Exercise aim
Every record shown here must be duplicated without change.

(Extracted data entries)
+===+
**config.mk**
```make
export PLATFORM = sky130hd
export DESIGN_NAME = uid_matcher
export DESIGN_NICKNAME = d
export VERILOG_FILES = /design/src/rtl/uid_pkg.sv /design/src/rtl/uid_matcher_lockout_timer.sv /design/src/rtl/uid_matcher.sv
export SDC_FILE = /design/constraint.sdc
export NUM_CORES = 1
export LEC_CHECK = 0
export ABC_AREA = 1
export BUFFER_PORTS_ARGS = -buffer_cell sky130_fd_sc_hd__buf_2
export CORE_ASPECT_RATIO = 1.4
export CORE_UTILIZATION = 55
export CTS_CLUSTER_DIAMETER = 120
export DETAILED_ROUTE_END_ITERATION = 16
export GPL_TIMING_DRIVEN = 0
export HOLD_SLACK_MARGIN = 0.06
export PLACE_DENSITY = 0.78
export RECOVER_POWER = 100
export SYNTH_ARGS = -nofsm -noshare
export SYNTH_HDL_FRONTEND = slang
export SYNTH_SLANG_ARGS = --single-unit
export TNS_END_PERCENT = 1
```
**constraint.sdc**
```tcl
create_clock -name clk -period 2.07 [get_ports clk]
set_clock_uncertainty 0.1 [all_clocks]
set_input_delay 0.207 -clock clk [delete_from_list [all_inputs] [get_ports clk]]
set_output_delay 0.207 -clock clk [all_outputs]
set_load 0.01 [all_outputs]
```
+===+
Exercise answer
**config.mk**
```make
export PLATFORM = sky130hd
export DESIGN_NAME = uid_matcher
export DESIGN_NICKNAME = d
export VERILOG_FILES = /design/src/rtl/uid_pkg.sv /design/src/rtl/uid_matcher_lockout_timer.sv /design/src/rtl/uid_matcher.sv
export SDC_FILE = /design/constraint.sdc
export NUM_CORES = 1
export LEC_CHECK = 0
export ABC_AREA = 1
export BUFFER_PORTS_ARGS = -buffer_cell sky130_fd_sc_hd__buf_2
export CORE_ASPECT_RATIO = 1.4
export CORE_UTILIZATION = 55
export CTS_CLUSTER_DIAMETER = 120
export DETAILED_ROUTE_END_ITERATION = 16
export GPL_TIMING_DRIVEN = 0
export HOLD_SLACK_MARGIN = 0.06
export PLACE_DENSITY = 0.78
export RECOVER_POWER = 100
export SYNTH_ARGS = -nofsm -noshare
export SYNTH_HDL_FRONTEND = slang
export SYNTH_SLANG_ARGS = --single-unit
export TNS_END_PERCENT = 1
```
**constraint.sdc**
```tcl
create_clock -name clk -period 2.07 [get_ports clk]
set_clock_uncertainty 0.1 [all_clocks]
set_input_delay 0.207 -clock clk [delete_from_list [all_inputs] [get_ports clk]]
set_output_delay 0.207 -clock clk [all_outputs]
set_load 0.01 [all_outputs]
```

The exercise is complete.